- Education: University of Illinois Urbana-Champaign (BA) University of Alberta (MA, PhD)
- Awards: Co-recipient of the Stockholm Prize in Criminology (2009, with Raúl Zaffaroni) and the Outstanding Book Award from International Section of the Academy of Criminal Justice Sciences (2013, with Sanja Kutnjak Ivković)
- Scientific career
- Fields: Sociology Criminology
- Institutions: Northwestern University
- Thesis: Criminal justice in a Canadian province: a study of the sentencing process (1974)
- Doctoral advisor: Gwynn Nettler

= John L. Hagan =

John L. Hagan is an American sociologist focusing on criminology. He is currently the John D. MacArthur Professor of Sociology and Law at Northwestern University and University Professor Emeritus of Law and Sociology at University of Toronto and also formerly the Dahlstrom Distinguished Professor of Sociology and Law at University of North Carolina (1994-96).
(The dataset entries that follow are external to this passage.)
File: config.mk
export PLATFORM = sky130hd
export DESIGN_NAME = clook_disk_request_queue
export DESIGN_NICKNAME = d
export VERILOG_FILES = /design/src/sv/clook_pkg.sv /design/src/sv/clook_cell.sv /design/src/sv/clook_disk_request_queue.sv
export SDC_FILE = /design/constraint.sdc
export NUM_CORES = 1
export LEC_CHECK = 0
export BUFFER_PORTS_ARGS = -buffer_cell sky130_fd_sc_hd__buf_4
export CORE_MARGIN = 2
export CORE_UTILIZATION = 62
export CTS_CLUSTER_SIZE = 24
export DETAILED_ROUTE_END_ITERATION = 16
export GPL_TIMING_DRIVEN = 0
export PLACE_DENSITY = 0.79
export SETUP_SLACK_MARGIN = 0.4
export SKIP_CTS_REPAIR_TIMING = 1
export SLEW_MARGIN = 20
export SYNTH_ARGS = -nofsm -noshare
export SYNTH_HDL_FRONTEND = slang
export SYNTH_SLANG_ARGS = --single-unit
File: constraint.sdc
create_clock -name clk_i -period 6.6 [get_ports clk_i]
set_input_delay 1.32 -clock clk_i [delete_from_list [all_inputs] [get_ports clk_i]]
set_output_delay 1.32 -clock clk_i [all_outputs]
set_load 0.02 [all_outputs]
File: src/sv/clook_pkg.sv
`timescale 1ns / 1ps

package clook_pkg;

  localparam int unsigned DepthDefault = 16;
  localparam int unsigned TrackBits    = 10;
  localparam int unsigned TagBits      = 8;

  typedef enum logic {
    KIND_INSERT = 1'b0,
    KIND_REMOVE = 1'b1
  } kind_e;

  typedef enum logic [1:0] {
    STATUS_OK    = 2'd0,
    STATUS_EMPTY = 2'd1,
    STATUS_FULL  = 2'd2
  } status_e;

  typedef struct packed {
    kind_e                kind;
    logic [TrackBits-1:0] track;
    logic [TagBits-1:0]   request_tag;
  } req_t;

  typedef struct packed {
    logic                 out_valid;
    logic [TrackBits-1:0] out_track;
    logic [TagBits-1:0]   out_tag;
    status_e              status;
    logic                 is_empty;
    logic                 is_full;
  } res_t;

  typedef struct packed {
    logic [TrackBits-1:0] track;
    logic [TagBits-1:0]   tag;
  } entry_t;

  typedef struct packed {
    logic                 ins;
    logic                 rem;
    logic [TrackBits-1:0] ref_track;
    entry_t               new_entry;
  } cell_ctrl_t;

  // sweep order: tracks below the reference belong to the wrapped group
  function automatic logic key_after(logic [TrackBits-1:0] a, logic [TrackBits-1:0] b,
                                     logic [TrackBits-1:0] r);
    logic ga;
    logic gb;
    ga = (a < r);
    gb = (b < r);
    if (ga != gb) begin
      return ga;
    end
    return a > b;
  endfunction

endpackage

File: src/sv/clook_cell.sv
`timescale 1ns / 1ps

module clook_cell (
  input  logic                  clk_i,
  input  logic                  rst_ni,
  input  clook_pkg::cell_ctrl_t ctrl_i,
  input  logic                  occ_i,
  input  logic                  flag_left_i,
  input  clook_pkg::entry_t     left_i,
  input  clook_pkg::entry_t     right_i,
  output clook_pkg::entry_t     entry_o,
  output logic                  flag_o
);

  clook_pkg::entry_t entry_q;
  clook_pkg::entry_t entry_d;

  assign flag_o = occ_i &&
                  clook_pkg::key_after(entry_q.track, ctrl_i.new_entry.track, ctrl_i.ref_track);

  always_comb begin
    entry_d = entry_q;
    if (ctrl_i.ins) begin
      if (flag_left_i) begin
        entry_d = left_i;
      end else if (flag_o || !occ_i) begin
        entry_d = ctrl_i.new_entry;
      end
    end else if (ctrl_i.rem) begin
      entry_d = right_i;
    end
  end

  always_ff @(posedge clk_i or negedge rst_ni) begin
    if (!rst_ni) begin
      entry_q <= '0;
    end else begin
      entry_q <= entry_d;
    end
  end

  assign entry_o = entry_q;

endmodule

File: src/sv/clook_disk_request_queue.sv
`timescale 1ns / 1ps

// C-LOOK disk request queue.
// Request channel: req_i is taken on a rising edge with start high and busy low.
//   kind KIND_INSERT adds (track, request_tag) in sweep order; KIND_REMOVE pops
//   the front request. busy stays low, so one transaction can be taken per cycle.
// Result channel: res_o is shown for one cycle with done_o high, the cycle after
//   the transaction was taken (throughput 1 per cycle). The receiver
//   cannot stall; a result not taken in that cycle is gone.
// Storage is a row of DEPTH cells. Each cell compares its track with the new one
//   against the front track and, in the same cycle, keeps its entry, takes its
//   left neighbour's, its right neighbour's or the new request.
// A removal on an empty queue reports STATUS_EMPTY, an insert on a full queue
//   STATUS_FULL; neither changes the queue.
// Reset empties the queue at once; no clearing pass is needed since cells past
//   the fill count are never read.

module clook_disk_request_queue #(
  parameter int unsigned DEPTH = clook_pkg::DepthDefault
) (
  input  logic            clk_i,
  input  logic            rst_ni,
  input  logic            start,
  output logic            busy,
  input  clook_pkg::req_t req_i,
  output logic            done_o,
  output clook_pkg::res_t res_o
);

  localparam int unsigned CntW = $clog2(DEPTH + 1);

  logic [CntW-1:0]       count_q;
  logic [CntW-1:0]       count_d;
  logic                  done_q;
  clook_pkg::res_t       res_q;
  clook_pkg::res_t       res_d;
  clook_pkg::cell_ctrl_t ctrl;
  clook_pkg::entry_t     entry [DEPTH];
  logic                  flag  [DEPTH];
  logic                  accept;
  logic                  full;
  logic                  empty;

  assign busy   = 1'b0;
  assign accept = start && !busy;
  assign full   = (count_q == CntW'(DEPTH));
  assign empty  = (count_q == '0);

  assign ctrl.ins       = accept && (req_i.kind == clook_pkg::KIND_INSERT) && !full;
  assign ctrl.rem       = accept && (req_i.kind == clook_pkg::KIND_REMOVE) && !empty;
  assign ctrl.ref_track = entry[0].track;
  assign ctrl.new_entry = '{track: req_i.track, tag: req_i.request_tag};

  for (genvar i = 0; i < DEPTH; i++) begin : g_cell
    logic              occ;
    logic              flag_left;
    clook_pkg::entry_t left;
    clook_pkg::entry_t right;

    assign occ = (CntW'(i) < count_q);

    if (i == 0) begin : g_first
      assign flag_left = 1'b0;
      assign left      = ctrl.new_entry;
    end else begin : g_mid
      assign flag_left = flag[i-1];
      assign left      = entry[i-1];
    end

    if (i == DEPTH - 1) begin : g_last
      assign right = entry[i];
    end else begin : g_inner
      assign right = entry[i+1];
    end

    clook_cell u_cell (
      .clk_i       (clk_i),
      .rst_ni      (rst_ni),
      .ctrl_i      (ctrl),
      .occ_i       (occ),
      .flag_left_i (flag_left),
      .left_i      (left),
      .right_i     (right),
      .entry_o     (entry[i]),
      .flag_o      (flag[i])
    );
  end

  always_comb begin
    count_d = count_q;
    if (ctrl.ins) begin
      count_d = count_q + CntW'(1);
    end else if (ctrl.rem) begin
      count_d = count_q - CntW'(1);
    end
  end

  always_comb begin
    res_d.out_valid = ctrl.rem;
    res_d.out_track = ctrl.rem ? entry[0].track : '0;
    res_d.out_tag   = ctrl.rem ? entry[0].tag : '0;
    res_d.status    = clook_pkg::STATUS_OK;
    if (accept && (req_i.kind == clook_pkg::KIND_REMOVE) && empty) begin
      res_d.status = clook_pkg::STATUS_EMPTY;
    end else if (accept && (req_i.kind == clook_pkg::KIND_INSERT) && full) begin
      res_d.status = clook_pkg::STATUS_FULL;
    end
    res_d.is_empty  = (count_d == '0);
    res_d.is_full   = (count_d == CntW'(DEPTH));
  end

  always_ff @(posedge clk_i or negedge rst_ni) begin
    if (!rst_ni) begin
      count_q <= '0;
      done_q  <= 1'b0;
    end else begin
      count_q <= count_d;
      done_q  <= accept;
    end
  end

  always_ff @(posedge clk_i) begin
    if (accept) begin
      res_q <= res_d;
    end
  end

  assign done_o = done_q;
  assign res_o  = res_q;

`ifndef SYNTHESIS
  a_done_follows: assert property (@(posedge clk_i) disable iff (!rst_ni)
    (start && !busy) |=> done_o)
    else $error("result strobe missing after transaction");

  a_no_stray_done: assert property (@(posedge clk_i) disable iff (!rst_ni)
    !(start && !busy) |=> !done_o)
    else $error("result strobe without transaction");

  a_count_bound: assert property (@(posedge clk_i) disable iff (!rst_ni)
    count_q <= CntW'(DEPTH))
    else $error("fill count beyond depth");

  a_valid_ok: assert property (@(posedge clk_i) disable iff (!rst_ni)
    (done_o && res_o.out_valid) |-> (res_o.status == clook_pkg::STATUS_OK))
    else $error("removed request with error status");

  a_count_step: assert property (@(posedge clk_i) disable iff (!rst_ni)
    !(start && !busy) |=> $stable(count_q))
    else $error("fill count moved without transaction");
`endif

endmodule

### Yosys cells after proc, flatten, opt, wreduce, memory -nomap -nowiden

Cells that the tools add are included.

* reduce and logical (&&, ||, !) cells: 76
* bitwise gates (word level): 1
* equal/unequal tests: 33
* mux-type cells: 112
* $add $sub $neg: 2
* $lt $le $gt $ge: 49

Operators with widths (count)
* 18-bit two-way mux: 61
* 10-bit less-than comparator: 17
* 10-bit greater-than comparator: 16
* 1-bit two-way mux: 48
* 3-bit by 1-bit != test with 1-bit output, second input constant: 14
* 4-bit by 5-bit less-than comparator with 1-bit output, first input constant: 8
* 2-bit AND reduction: 16
* 1-bit logical AND: 22
* 3-bit by 5-bit less-than comparator with 1-bit output, first input constant: 4
* 1-bit zero test: 18
* 1-bit logical OR: 16
* 1-bit != test: 16
* 5-bit equality test, second input constant: 2
* 5-bit zero test: 2
* 1-bit by 5-bit less-than comparator with 1-bit output, first input constant: 2
* 2-bit by 5-bit less-than comparator with 1-bit output, first input constant: 2
* 5-bit two-way mux: 2
* 5-bit by 1-bit adder with 5-bit output, second input constant: 1
* 5-bit by 1-bit subtractor with 5-bit output, second input constant: 1
* 2-bit nonzero test: 2
* 2-bit two-way mux: 1
* 2-bit by 1-bit != test with 1-bit output, second input constant: 1
* 1-bit inverter: 1

* output and inout port bits: 25
* logic and storage cells: 313
* register bits after elaboration: 317

### Depth between registers and ports, before layout

Gate-level depths: netlist of the first run.

* depth after elaboration: 9
* depth in mapped cells: 14
* mapped depth without buffers: 10

### Hierarchy

A second synthesis of the first run with hierarchy kept.

* cell total of the unflattened synthesis: 3887
* area, all modules: 35426.5 µm²

Modules (own cells, without submodules)
* clook_cell: cells an instance 235, area an instance 2119.5 µm², instances 16, sequential area each 450.4 µm²
* clook_disk_request_queue: cells an instance 127, area an instance 1514.0 µm², instances 1, sequential area each 840.8 µm²

### Worst setup path after synthesis of the first run

Ideal clock, no wire load.

* kind: input to register
* from: in req_i[15] (netlist name)
* to: reg g_cell[12].u_cell.entry_q, in the netlist g_cell[12].u_cell.entry_o[0]
* setup slack: 2.303 ns
* cell stages on the path: 12
* setup time: 0.095 ns
* data arrival time: 4.201 ns
* buffers on the path: 2
* cell sequence: clkinv_1 > ha_1 > nand4_1 > nor3_1 > a21oi_1 > a31o_2 > maj3_1 > o211a_1 > or2_2 > buf_2 > buf_6 > o31ai_1

* word-level cells in the longest chain between the ends: 8

RTL lines
* start: declaration: RTL line clook_disk_request_queue.sv:25 `input clook_pkg::req_t req_i,`
* 10-bit less-than comparator: RTL line clook_pkg.sv:53 `gb = (b < r);`
* 1-bit != test: RTL line clook_pkg.sv:54 `if (ga != gb) begin`
* 1-bit two-way mux: RTL line clook_pkg.sv:54
* 1-bit two-way mux: RTL line clook_pkg.sv:57 `return a > b;`
* 1-bit logical AND: RTL line clook_cell.sv:18 `assign flag_o = occ_i &&`
* 1-bit logical OR: RTL line clook_cell.sv:26 `end else if (flag_o || !occ_i) begin`
* 3-bit by 1-bit != test with 1-bit output (no line)
* 2-bit AND reduction (no line)
* end signal: assignment: RTL line clook_cell.sv:38 `entry_q <= entry_d;`
* end: declaration: RTL line clook_cell.sv:15 `clook_pkg::entry_t entry_q;`

Parallel ways exist; a longest one is shown, timed or not.
A chain may end at the register's enable or synchronous reset.

### Worst setup path in the final report of the first run

* from: in req_i[17] (netlist name)
* to: reg g_cell[13].u_cell.entry_q, in the netlist g_cell[13].u_cell.entry_o[12]

* word-level cells in the longest chain between the ends: 8

RTL lines (RTL line)
* 10-bit less-than comparator: clook_pkg.sv:53
* 1-bit != test: clook_pkg.sv:54
* 1-bit two-way mux: clook_pkg.sv:54
* 1-bit two-way mux: clook_pkg.sv:57
* 1-bit logical AND: clook_cell.sv:18
* 1-bit logical OR: clook_cell.sv:26
* 3-bit by 1-bit != test with 1-bit output (no line)
* 2-bit AND reduction (no line)
* end signal: assignment: clook_cell.sv:38
* end: declaration: clook_cell.sv:15

Parallel ways exist; a longest one is shown, timed or not.

==> results of run 1 <==
==> worst reg2reg max path, stage by stage (launching register included) <==
cell and delay [ns]:
dfrtp_1 0.38, inv_2 0.61, ha_1 0.41, and4_1 0.27, nand2_1 0.08, a21oi_1 0.08, a211o_1 0.49, buf_6 0.31
a2bb2oi_1 0.36, nor2_1 0.19, buf_2 0.26, o31ai_2 0.76, buf_2 0.39, a32o_1 0.18
==> through the flow <==
stage	cells	power [W]	util (%)	cell area [um^2]	setup slack, ns
after CTS	3392	0.0137	69.0	26600	1.75
after floorplan	2758	0.00893	-	24200	2.30
after global placement	3321	0.0111	65.2	25100	0.548
final	3396	0.0141	69.0	26600	1.46
after detailed placement	3325	0.0115	65.6	25300	1.24
after global routing	3392	0.0149	69.0	26600	1.42
==> cells in the mapped netlist, types with 19 or more instances <==
cell,n,area [um^2]
ha_1,297,3720
a211oi_1,61,458
edfxtp_1,23,691
o21ai_0,281,1410
o2bb2ai_1,19,166
a21o_1,33,248
nand4_1,20,125
clkbuf_1,131,492
nor2_1,418,1570
buf_2,35,175
o31ai_1,178,1340
and2_1,25,156
a31oi_1,44,275
nand2b_1,24,150
inv_1,43,161
mux2_2,97,1090
a21oi_1,190,951
dfrtp_1,294,7360
a32o_1,39,390
nand2_1,204,766
and3_1,27,169
mux2i_1,37,370
==> power by group <==
part	internal [W]	total [W]	switching [W]
Combinational	0.00296	0.00767	0.00471
Clock	0.00136	0.00225	0.000895
Sequential	0.00283	0.00419	0.00136
==> logic make-up after synthesis <==
logic type                 synth area share (%)
other                                    0.0155
and+or+nand+nor                            13.9
AOI/OAI and AO/OA                          26.2
buffers and inverters                      4.17
xor gates and xnor gates                  0.109
adders and majority gates                  16.1
muxes                                      6.10
DFF                                        33.3
==> sequential cells by signal, indices dropped and copies added (netlist names) <==
name	flops
res_o	23
g_cell.u_cell.entry_o	288
count_q	5
done_o	1
==> per-layer routing <==
metal  GRT usage, %  routed length [um]  up-vias
li1               -                   -    10500
met1           61.6               36800    11700
met2           68.3               39700     1698
met3           13.2               12900      421
met4           30.0                6970        8
met5              0                  52        -
==> cell type report <==
cell class,instances,area (um^2),area share [%]
Inverter,52,206,0.776
Clock inverter,12,170,0.640
Sequential cell,317,8050,30.2
Clock buffer,55,1140,4.28
Antenna cell,4,10.0,0.0376
Buffer,187,816,3.07
Multi-Input combinational cell,2202,15100,56.9
Tap cell,518,648,2.44
Timing Repair Buffer,49,439,1.65
==> how the worst max path moves through the flow <==
stage | startpoint | endpoint | cells after the start
finish | req_i[17] | g_cell[13].u_cell.entry_o[12] | 12
global route | req_i[16] | g_cell[13].u_cell.entry_o[13] | 12
CTS | req_i[17] | g_cell[13].u_cell.entry_o[12] | 12
detailed placement | req_i[17] | g_cell[13].u_cell.entry_o[12] | 12
global placement | req_i[17] | g_cell[13].u_cell.entry_o[14] | 12
floorplan | req_i[15] | g_cell[12].u_cell.entry_o[0] | 12
==> impl_results.md, run 1 <==
* Status: complete, no violations
* Leak Pwr at 11.8 nW
* CP arrival at 5.62 ns
* CTS Sinks at 317
* Kind of critical path: in2reg
* Synthesis Warnings at 0
* Rows at 72
* Global-route wire length before repair at 143 mm
* Port bufs at 45
* DR vias/cell at 7.15
* CTS tree: built
* Starting density of the core at 62.7%
* Number of routed nets with antenna violations at 0
* Register-to-register setup slack at 1.77 ns
* Final setup viols at 0
* CP max-delay cell: o31ai_2
* R2R Path End: g_cell[13].u_cell.entry_o[12]
* Mapped Nets at 3077
* RSZ-0062 raised after global routing: false
* Number of flops mapped to enable cells by yosys at 23
* Root Buffer Master: clkbuf_16
* CP max stage delay at 0.76 ns
* Syn Area/Cell at 8.76 um^2
* Final-report max-slew violation count at 0
* Synth Cell Area at 24200 um^2
* H-tree levels at 2
* DRC Markers at 0
* Clock Skew at 0.0224 ns
* Fmax at 195 MHz
* Ports at 47
* Slew margin rel. at 16.1%
* Cell variety after synth at 75
* Largest net degree at the start of global routing at 98
* Period utilization at 77.8%
* Layout area overhead at 10.1%
* Startpoint types: primary input
* Final hold vios at 0
* PD cells at 530 nW/um^2
* Crit path max fanout at 22
* GR Overflow Total at 0
* Max_cap viols at 0
* GRT Total Usage at 47.0%
* Register bit count reported by yosys at 317
* Die width at 201 um
* DP HPWL at 68.8 mm
* Die Area at 40600 um^2
* Cells after Synth at 2758
* Clock slew at reported path FFs at 0.06 ns
* First-pass DRT Iterations at 6
* Hold Path Class: reg2reg
* Delay-heaviest family, CP: compound AO/OA/AOI/OAI gates
* Beginning of the worst register-to-register path: g_cell[0].u_cell.entry_o[17]
* Launch point of the worst hold path: g_cell[0].u_cell.entry_o[2]
* Commonest non-fill, non-tap cell in the layout: nor2_1
* Setup tns final at 0 ns
* Drt wl/cell at 28.4 um
* DRT iter0 DRCs at 3200
* Die Y at 201 um
* Most used cell, CP: buf_2
* Post-Route WL at 96.3 mm
* R2R depth at 13
* Worst-Skew Late Latency at 0.58 ns
* Hold Path Stages at 2
* Min Tclk post-route at 5.14 ns
* Core Box Area at 38600 um^2
* Initial antenna violation count at 3
* Min-Delay Endpoint: g_cell[0].u_cell.entry_o[2]
* CP Capture Type: flop
* Dominant synthesized flop cell: dfrtp_1
* Net total in the final layout at 3165
* Fillers at 3205
* VDD IR max at 0.000285 V
* Total CTS buffers at 37
* RD Place Congestion at 1.02
* Critical path, cell by cell: buf_4, clkinv_2, ha_1, nand4_1, nor3_1, a32oi_1, a2bb2oi_1, nor2_1, buf_2, o31ai_2, buf_2, a32o_1
* Vias in the first global route at 23300
* Data required, critical path at 7.09 ns
* Routed via count at 24300
* Worst-Margin Slew at 1.26 ns
* Min Hold Slack at 0.475 ns
* Clock buffer depth at 3
* Seq/Total Area, Yosys at 33.3%
* Most frequent cells in the layout: nor2_1 (410), ha_1 (297), dfrtp_1 (294)
* CP bufs+invs at 4
* Post-synth ARST share at 92.7%
* Share of cells above drive strength 1 at 10.8%
(Power assumes the default switching activity.)
==> run 2: changes to the inputs <==
--- a/config.mk
+++ b/config.mk
@@ -5,6 +5,7 @@
 export SDC_FILE = /design/constraint.sdc
 export NUM_CORES = 1
 export LEC_CHECK = 0
+export ABC_AREA = 1
 export BUFFER_PORTS_ARGS = -buffer_cell sky130_fd_sc_hd__buf_4
 export CORE_MARGIN = 2
 export CORE_UTILIZATION = 62
==> constraint.sdc (replaced) <==
create_clock -name clk_i -period 4.8 [get_ports clk_i]
set_input_delay 0.96 -clock clk_i [delete_from_list [all_inputs] [get_ports clk_i]]
set_output_delay 0.96 -clock clk_i [all_outputs]
set_load 0.02 [all_outputs]
==> run 2 against run 1 <==
Worst setup slack worse by 0.66 ns. Register-to-register slack lost 0.88 ns. Clock skew shrank 0.0078 ns. Worst hold slack got worse by 0.23 ns. Critical path depth grew 7. Clock-buffer cell count is 3 lower. Global-route usage fell by 4.7 points. Synthesized cell count is 55% higher. Core utilization up 0.15 points. Largest power group unchanged. Total power up 54%. Sequential share of layout area fell by 3.3 points. Via count increased by 16%.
He is an Elected Fellow to the American Academy of Arts and Sciences, Royal Society of Canada, Canadian Institute for Advanced Research and American Society of Criminology. In May 2017, he was inducted into the National Academy of Sciences.
He was the founding Editor of the Annual Review of Law and Social Science in 2005 and served until 2018.

==Early life and education==
Hagan received a bachelor of arts in sociology in 1968 from the University of Illinois Urbana-Champaign, a master of arts in sociology in 1971 from the University of Alberta and a Ph.D. in sociology in 1974, also from the University of Alberta.